● EXERCISE INSTRUCTIONS
Go through the data and copy each line where the word "counted" shows up.

● EXTRACTED ENTRIES
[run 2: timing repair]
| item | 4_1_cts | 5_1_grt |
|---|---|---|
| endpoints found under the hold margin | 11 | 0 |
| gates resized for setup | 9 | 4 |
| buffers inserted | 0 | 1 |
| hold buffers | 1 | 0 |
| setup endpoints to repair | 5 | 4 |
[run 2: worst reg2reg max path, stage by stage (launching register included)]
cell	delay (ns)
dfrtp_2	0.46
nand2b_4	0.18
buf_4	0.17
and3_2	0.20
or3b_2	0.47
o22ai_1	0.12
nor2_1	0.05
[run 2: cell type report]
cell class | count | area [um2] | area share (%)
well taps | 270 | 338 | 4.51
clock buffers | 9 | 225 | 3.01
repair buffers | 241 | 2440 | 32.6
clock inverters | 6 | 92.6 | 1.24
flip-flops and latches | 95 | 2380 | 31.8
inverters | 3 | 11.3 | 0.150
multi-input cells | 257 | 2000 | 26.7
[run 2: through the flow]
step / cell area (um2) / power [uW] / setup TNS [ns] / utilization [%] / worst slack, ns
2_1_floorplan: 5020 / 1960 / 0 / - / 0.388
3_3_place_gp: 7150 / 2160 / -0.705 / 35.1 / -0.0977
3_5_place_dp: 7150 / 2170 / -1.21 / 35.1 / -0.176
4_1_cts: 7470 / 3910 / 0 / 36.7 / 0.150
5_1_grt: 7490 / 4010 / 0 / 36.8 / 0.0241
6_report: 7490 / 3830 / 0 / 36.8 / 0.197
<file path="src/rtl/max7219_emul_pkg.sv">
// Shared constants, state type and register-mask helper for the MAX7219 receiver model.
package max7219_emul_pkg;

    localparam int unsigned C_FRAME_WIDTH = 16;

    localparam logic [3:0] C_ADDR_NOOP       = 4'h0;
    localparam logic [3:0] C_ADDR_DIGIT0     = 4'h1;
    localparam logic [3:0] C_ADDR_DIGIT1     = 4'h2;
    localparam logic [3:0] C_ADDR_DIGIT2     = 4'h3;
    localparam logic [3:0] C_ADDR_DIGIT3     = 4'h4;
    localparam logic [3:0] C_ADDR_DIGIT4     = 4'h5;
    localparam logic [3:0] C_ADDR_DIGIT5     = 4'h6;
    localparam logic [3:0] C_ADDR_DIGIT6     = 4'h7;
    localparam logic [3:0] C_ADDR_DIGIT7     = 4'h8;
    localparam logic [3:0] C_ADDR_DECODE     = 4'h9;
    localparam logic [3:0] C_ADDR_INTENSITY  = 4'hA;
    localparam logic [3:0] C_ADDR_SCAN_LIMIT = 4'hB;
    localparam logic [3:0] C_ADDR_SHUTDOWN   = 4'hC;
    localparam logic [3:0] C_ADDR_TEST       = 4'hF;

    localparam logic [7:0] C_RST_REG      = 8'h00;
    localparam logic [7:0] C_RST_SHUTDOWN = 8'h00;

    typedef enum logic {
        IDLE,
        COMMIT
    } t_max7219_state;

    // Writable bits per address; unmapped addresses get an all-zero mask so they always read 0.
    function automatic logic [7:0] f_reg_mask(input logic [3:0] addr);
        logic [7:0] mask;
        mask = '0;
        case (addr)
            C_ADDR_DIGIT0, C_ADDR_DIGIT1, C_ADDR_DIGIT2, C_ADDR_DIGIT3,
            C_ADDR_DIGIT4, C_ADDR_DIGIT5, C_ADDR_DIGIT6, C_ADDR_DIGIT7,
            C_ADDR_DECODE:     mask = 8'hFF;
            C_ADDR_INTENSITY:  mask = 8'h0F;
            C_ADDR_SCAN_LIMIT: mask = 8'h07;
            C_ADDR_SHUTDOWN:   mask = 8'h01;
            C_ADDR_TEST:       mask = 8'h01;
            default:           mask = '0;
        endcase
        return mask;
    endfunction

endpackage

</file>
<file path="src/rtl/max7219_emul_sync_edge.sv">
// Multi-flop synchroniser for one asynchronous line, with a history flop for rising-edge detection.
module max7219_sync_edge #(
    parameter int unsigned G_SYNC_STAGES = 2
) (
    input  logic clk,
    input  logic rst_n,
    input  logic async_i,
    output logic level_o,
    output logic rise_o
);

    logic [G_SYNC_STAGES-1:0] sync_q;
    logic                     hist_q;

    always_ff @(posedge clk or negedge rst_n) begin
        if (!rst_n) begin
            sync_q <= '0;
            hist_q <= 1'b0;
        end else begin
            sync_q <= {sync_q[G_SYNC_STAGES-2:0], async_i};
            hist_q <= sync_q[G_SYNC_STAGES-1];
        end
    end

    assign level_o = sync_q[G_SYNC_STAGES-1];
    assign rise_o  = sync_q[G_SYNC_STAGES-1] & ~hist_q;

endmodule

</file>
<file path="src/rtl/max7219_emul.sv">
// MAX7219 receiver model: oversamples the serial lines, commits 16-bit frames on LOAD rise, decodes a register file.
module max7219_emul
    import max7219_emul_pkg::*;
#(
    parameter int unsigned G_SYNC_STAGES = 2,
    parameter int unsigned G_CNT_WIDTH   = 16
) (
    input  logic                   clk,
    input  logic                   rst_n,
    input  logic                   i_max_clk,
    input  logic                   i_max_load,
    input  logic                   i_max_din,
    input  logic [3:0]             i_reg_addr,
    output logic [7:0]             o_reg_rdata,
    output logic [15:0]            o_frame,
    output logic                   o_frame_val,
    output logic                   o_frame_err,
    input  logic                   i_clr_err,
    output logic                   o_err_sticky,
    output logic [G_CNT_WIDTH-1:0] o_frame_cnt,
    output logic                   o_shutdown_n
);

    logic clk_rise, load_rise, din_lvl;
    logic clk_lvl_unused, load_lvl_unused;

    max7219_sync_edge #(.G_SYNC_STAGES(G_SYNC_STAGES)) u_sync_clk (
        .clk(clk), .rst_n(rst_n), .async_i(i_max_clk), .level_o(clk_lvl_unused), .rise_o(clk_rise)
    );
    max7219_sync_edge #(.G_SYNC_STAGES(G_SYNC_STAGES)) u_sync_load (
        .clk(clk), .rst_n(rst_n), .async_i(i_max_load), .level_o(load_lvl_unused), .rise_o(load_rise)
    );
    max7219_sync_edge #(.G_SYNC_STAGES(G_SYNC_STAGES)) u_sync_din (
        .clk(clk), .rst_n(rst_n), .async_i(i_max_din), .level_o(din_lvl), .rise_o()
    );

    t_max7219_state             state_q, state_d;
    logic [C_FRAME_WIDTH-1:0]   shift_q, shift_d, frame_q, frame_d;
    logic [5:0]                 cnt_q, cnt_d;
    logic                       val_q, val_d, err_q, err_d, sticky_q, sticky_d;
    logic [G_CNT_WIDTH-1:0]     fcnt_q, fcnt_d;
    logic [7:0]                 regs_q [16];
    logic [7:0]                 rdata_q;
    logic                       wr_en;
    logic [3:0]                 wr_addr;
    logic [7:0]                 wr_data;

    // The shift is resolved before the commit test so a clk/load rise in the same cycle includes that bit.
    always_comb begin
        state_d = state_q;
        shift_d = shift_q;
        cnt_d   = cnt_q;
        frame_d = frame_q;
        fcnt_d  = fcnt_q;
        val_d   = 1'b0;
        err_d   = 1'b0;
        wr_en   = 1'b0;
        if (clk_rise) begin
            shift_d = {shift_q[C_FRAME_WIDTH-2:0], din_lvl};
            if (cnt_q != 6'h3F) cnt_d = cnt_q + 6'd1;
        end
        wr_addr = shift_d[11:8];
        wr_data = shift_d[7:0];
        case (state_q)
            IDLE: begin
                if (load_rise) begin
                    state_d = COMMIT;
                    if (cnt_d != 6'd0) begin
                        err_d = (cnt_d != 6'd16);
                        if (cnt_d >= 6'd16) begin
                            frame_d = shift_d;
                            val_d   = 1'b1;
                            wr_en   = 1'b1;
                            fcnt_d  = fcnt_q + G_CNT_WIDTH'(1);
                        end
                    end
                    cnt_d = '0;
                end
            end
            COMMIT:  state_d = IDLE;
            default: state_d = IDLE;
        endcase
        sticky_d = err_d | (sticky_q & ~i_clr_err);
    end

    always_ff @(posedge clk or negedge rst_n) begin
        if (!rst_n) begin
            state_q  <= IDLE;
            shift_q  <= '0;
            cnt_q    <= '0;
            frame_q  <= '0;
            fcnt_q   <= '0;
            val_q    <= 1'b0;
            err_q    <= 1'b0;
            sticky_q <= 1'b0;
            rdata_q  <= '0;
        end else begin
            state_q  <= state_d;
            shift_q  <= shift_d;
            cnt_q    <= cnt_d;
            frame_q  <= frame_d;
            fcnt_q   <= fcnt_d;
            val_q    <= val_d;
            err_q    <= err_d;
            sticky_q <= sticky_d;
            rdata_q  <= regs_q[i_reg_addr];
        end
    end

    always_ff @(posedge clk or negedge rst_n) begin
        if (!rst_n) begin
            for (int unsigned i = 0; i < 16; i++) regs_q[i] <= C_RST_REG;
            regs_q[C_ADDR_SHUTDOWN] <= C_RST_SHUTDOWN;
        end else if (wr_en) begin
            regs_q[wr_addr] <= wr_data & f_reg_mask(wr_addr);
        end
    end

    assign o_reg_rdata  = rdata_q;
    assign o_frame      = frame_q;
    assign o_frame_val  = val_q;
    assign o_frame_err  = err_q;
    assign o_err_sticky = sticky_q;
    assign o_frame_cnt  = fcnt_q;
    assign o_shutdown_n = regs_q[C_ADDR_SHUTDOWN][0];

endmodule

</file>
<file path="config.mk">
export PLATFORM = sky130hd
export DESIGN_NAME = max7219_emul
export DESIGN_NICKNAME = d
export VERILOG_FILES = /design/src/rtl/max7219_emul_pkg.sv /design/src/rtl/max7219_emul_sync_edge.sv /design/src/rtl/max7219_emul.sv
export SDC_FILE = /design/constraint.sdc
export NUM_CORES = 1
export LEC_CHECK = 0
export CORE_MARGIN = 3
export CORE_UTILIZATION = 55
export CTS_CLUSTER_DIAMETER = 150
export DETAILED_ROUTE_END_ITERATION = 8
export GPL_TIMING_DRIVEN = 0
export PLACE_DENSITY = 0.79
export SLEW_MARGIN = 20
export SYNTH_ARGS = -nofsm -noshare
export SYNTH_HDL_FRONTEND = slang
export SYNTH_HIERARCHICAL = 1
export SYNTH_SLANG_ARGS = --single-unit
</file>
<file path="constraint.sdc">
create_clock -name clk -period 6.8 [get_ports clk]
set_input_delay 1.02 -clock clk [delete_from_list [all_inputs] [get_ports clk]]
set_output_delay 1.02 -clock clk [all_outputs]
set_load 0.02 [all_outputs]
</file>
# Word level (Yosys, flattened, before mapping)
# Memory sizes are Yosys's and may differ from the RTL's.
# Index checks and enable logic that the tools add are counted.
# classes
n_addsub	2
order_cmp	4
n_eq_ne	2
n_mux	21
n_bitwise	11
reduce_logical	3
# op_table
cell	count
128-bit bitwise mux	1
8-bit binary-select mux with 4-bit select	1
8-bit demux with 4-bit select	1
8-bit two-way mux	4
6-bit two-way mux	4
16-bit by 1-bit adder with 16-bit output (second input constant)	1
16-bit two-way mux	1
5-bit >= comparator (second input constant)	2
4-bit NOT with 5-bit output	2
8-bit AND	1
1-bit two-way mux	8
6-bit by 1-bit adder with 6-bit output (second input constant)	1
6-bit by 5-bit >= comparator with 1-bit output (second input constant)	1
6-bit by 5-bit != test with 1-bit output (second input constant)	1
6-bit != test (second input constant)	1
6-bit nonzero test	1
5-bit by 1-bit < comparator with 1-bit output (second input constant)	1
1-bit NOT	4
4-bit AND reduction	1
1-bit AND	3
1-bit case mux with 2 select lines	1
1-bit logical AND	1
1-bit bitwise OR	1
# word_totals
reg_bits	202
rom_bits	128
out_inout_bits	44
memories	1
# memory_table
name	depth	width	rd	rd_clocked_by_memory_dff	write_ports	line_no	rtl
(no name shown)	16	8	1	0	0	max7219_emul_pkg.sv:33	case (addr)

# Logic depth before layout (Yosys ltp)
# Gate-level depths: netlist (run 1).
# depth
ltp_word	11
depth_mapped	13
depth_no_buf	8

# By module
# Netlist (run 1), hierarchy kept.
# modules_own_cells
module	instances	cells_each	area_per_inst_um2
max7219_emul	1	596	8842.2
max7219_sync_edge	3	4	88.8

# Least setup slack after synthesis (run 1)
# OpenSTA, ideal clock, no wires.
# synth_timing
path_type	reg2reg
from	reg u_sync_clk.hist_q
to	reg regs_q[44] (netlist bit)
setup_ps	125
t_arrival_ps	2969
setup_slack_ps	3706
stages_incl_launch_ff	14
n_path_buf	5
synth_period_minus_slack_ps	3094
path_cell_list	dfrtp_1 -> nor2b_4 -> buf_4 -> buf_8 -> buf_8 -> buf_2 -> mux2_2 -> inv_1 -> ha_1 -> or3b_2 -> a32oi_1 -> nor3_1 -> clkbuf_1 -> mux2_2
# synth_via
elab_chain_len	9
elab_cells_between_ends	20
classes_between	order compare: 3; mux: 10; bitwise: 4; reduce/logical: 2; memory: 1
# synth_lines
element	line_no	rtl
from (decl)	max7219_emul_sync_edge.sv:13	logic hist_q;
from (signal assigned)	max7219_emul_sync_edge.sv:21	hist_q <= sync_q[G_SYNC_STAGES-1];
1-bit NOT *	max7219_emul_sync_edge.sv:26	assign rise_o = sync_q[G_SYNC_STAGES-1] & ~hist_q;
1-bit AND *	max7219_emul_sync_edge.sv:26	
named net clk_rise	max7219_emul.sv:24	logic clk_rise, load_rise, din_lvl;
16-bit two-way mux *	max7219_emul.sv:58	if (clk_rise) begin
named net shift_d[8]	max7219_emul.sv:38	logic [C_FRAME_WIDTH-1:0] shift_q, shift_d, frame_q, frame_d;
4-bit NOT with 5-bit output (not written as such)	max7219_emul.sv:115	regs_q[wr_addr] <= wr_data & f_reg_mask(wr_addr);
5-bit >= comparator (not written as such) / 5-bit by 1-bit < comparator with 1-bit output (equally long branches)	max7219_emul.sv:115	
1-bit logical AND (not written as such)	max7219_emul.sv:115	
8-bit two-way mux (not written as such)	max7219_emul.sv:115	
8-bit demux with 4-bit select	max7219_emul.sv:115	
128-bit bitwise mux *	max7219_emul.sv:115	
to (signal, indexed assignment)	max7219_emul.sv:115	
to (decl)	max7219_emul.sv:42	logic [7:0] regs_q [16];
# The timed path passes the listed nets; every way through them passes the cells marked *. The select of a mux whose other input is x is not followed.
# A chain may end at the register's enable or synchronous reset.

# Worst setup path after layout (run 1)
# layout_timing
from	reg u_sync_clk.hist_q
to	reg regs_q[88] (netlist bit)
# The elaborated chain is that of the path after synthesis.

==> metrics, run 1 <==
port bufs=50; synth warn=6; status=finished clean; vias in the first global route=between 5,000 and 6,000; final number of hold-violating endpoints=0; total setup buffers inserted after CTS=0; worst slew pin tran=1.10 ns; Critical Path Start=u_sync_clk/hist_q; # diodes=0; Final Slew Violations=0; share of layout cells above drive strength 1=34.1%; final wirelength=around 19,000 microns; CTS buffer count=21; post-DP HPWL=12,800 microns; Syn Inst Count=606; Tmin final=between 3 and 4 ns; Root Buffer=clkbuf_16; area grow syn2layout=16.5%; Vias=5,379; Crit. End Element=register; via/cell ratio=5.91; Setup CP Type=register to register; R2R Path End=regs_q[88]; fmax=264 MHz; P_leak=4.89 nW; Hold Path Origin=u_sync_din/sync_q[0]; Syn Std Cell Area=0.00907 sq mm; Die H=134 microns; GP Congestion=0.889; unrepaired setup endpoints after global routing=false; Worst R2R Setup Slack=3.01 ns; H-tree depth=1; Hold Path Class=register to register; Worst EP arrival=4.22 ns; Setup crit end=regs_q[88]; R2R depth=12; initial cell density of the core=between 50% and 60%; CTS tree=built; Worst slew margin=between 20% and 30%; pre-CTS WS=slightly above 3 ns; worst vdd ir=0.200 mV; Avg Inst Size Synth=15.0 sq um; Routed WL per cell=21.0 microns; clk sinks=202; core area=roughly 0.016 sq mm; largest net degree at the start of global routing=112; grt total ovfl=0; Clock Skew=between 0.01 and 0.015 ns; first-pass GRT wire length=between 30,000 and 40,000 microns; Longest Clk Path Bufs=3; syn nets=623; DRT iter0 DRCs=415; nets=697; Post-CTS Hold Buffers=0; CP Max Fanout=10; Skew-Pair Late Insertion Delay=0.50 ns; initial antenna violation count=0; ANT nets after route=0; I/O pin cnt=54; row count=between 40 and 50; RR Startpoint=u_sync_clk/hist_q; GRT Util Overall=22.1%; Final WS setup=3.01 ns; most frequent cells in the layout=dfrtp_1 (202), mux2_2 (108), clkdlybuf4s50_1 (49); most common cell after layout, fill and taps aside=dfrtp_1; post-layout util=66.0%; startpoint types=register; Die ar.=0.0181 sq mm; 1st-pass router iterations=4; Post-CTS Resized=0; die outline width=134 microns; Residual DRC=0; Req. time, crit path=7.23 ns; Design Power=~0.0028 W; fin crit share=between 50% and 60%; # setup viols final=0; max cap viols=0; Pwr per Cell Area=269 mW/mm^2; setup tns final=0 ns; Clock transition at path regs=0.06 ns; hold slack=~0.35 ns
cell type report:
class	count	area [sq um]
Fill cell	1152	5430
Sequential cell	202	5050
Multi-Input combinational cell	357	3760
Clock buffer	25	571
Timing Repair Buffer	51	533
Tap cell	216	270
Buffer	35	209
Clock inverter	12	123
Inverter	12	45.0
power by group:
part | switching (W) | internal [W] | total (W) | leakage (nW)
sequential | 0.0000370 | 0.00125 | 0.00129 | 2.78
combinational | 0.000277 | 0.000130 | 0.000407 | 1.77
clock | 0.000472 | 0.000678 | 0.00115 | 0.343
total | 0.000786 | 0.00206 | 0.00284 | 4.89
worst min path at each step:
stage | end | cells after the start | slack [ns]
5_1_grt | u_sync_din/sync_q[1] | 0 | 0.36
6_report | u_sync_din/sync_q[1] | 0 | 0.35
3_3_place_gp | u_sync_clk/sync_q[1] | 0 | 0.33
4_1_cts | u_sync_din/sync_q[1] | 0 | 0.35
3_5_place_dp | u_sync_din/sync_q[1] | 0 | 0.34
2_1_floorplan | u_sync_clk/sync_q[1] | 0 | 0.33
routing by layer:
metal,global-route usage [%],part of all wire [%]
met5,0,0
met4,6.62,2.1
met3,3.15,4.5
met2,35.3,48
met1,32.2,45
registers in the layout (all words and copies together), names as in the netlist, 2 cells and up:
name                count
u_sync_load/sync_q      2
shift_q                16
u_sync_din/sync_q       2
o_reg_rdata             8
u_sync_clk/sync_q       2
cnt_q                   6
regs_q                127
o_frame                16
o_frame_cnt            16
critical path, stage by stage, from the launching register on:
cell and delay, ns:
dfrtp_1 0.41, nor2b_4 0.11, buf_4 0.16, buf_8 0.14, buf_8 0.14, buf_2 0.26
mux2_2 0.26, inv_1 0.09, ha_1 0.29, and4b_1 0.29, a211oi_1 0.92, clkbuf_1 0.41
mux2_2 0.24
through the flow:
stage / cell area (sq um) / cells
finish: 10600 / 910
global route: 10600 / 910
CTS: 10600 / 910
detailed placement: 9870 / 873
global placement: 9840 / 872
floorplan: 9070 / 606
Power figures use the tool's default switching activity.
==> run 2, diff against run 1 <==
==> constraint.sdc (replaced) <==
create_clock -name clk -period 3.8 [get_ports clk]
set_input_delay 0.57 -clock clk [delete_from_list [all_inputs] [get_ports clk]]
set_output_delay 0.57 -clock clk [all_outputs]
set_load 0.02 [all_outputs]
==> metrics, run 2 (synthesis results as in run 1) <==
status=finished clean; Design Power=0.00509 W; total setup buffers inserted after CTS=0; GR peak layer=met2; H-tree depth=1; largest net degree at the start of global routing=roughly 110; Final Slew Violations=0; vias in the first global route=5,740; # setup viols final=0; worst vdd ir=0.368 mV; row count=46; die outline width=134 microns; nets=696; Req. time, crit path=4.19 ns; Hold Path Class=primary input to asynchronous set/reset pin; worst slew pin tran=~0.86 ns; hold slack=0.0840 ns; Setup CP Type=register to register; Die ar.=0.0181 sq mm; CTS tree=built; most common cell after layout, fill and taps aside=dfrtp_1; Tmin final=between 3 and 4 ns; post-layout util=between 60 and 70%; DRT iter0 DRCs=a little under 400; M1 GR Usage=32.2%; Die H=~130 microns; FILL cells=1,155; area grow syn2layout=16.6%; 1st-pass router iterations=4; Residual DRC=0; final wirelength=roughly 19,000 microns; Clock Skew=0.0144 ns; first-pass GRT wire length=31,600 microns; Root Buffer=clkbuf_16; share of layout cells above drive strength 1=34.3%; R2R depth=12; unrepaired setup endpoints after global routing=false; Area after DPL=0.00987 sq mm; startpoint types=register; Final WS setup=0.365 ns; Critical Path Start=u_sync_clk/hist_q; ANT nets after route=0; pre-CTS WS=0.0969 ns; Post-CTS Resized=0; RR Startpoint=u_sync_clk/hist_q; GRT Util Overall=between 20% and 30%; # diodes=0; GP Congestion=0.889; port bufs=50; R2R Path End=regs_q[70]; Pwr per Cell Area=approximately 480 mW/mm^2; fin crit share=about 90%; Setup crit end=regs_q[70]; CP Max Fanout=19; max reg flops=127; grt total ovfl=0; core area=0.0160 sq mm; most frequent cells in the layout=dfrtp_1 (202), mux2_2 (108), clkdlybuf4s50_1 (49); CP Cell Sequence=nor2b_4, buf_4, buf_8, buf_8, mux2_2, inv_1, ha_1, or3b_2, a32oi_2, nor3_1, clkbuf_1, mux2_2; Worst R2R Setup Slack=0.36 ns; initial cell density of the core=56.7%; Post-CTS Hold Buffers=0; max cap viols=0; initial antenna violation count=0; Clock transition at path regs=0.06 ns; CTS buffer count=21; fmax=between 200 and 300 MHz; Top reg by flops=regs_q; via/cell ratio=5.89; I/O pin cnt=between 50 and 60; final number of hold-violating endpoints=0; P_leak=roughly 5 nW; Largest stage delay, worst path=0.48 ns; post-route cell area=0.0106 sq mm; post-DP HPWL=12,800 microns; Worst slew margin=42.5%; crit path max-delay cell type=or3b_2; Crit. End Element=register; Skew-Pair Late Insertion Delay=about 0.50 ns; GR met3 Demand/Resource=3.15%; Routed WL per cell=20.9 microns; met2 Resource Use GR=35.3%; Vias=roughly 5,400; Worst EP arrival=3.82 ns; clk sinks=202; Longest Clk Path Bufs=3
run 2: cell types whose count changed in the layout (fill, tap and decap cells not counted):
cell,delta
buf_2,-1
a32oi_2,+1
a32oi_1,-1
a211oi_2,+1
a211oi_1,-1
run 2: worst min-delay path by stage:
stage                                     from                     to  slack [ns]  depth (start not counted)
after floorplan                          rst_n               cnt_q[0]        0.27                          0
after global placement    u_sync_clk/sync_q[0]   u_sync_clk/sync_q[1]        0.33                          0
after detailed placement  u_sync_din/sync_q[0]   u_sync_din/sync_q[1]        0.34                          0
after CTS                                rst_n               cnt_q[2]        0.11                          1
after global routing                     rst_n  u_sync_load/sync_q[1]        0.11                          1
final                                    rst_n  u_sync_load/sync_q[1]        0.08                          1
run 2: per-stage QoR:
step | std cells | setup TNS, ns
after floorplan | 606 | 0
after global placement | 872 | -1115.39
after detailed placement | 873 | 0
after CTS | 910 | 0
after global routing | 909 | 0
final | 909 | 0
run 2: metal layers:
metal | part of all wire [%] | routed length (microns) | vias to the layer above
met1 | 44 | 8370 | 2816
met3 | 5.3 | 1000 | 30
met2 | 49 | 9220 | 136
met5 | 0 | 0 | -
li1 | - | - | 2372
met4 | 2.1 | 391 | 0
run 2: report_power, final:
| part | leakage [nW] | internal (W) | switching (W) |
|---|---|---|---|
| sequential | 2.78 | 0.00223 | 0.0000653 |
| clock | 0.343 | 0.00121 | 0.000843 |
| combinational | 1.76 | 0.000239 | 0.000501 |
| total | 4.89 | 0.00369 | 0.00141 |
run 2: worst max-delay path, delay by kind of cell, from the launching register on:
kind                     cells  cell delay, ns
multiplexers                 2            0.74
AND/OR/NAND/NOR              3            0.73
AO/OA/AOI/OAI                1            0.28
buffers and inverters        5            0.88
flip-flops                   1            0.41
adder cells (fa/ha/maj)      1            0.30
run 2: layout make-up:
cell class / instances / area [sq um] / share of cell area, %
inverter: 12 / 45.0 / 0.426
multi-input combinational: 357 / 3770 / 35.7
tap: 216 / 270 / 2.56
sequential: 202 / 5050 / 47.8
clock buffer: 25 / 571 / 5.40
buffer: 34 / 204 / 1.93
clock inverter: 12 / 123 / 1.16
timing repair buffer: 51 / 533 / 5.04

● REPLY TO THE EXERCISE
# Index checks and enable logic that the tools add are counted.
run 2: cell types whose count changed in the layout (fill, tap and decap cells not counted):
stage                                     from                     to  slack [ns]  depth (start not counted)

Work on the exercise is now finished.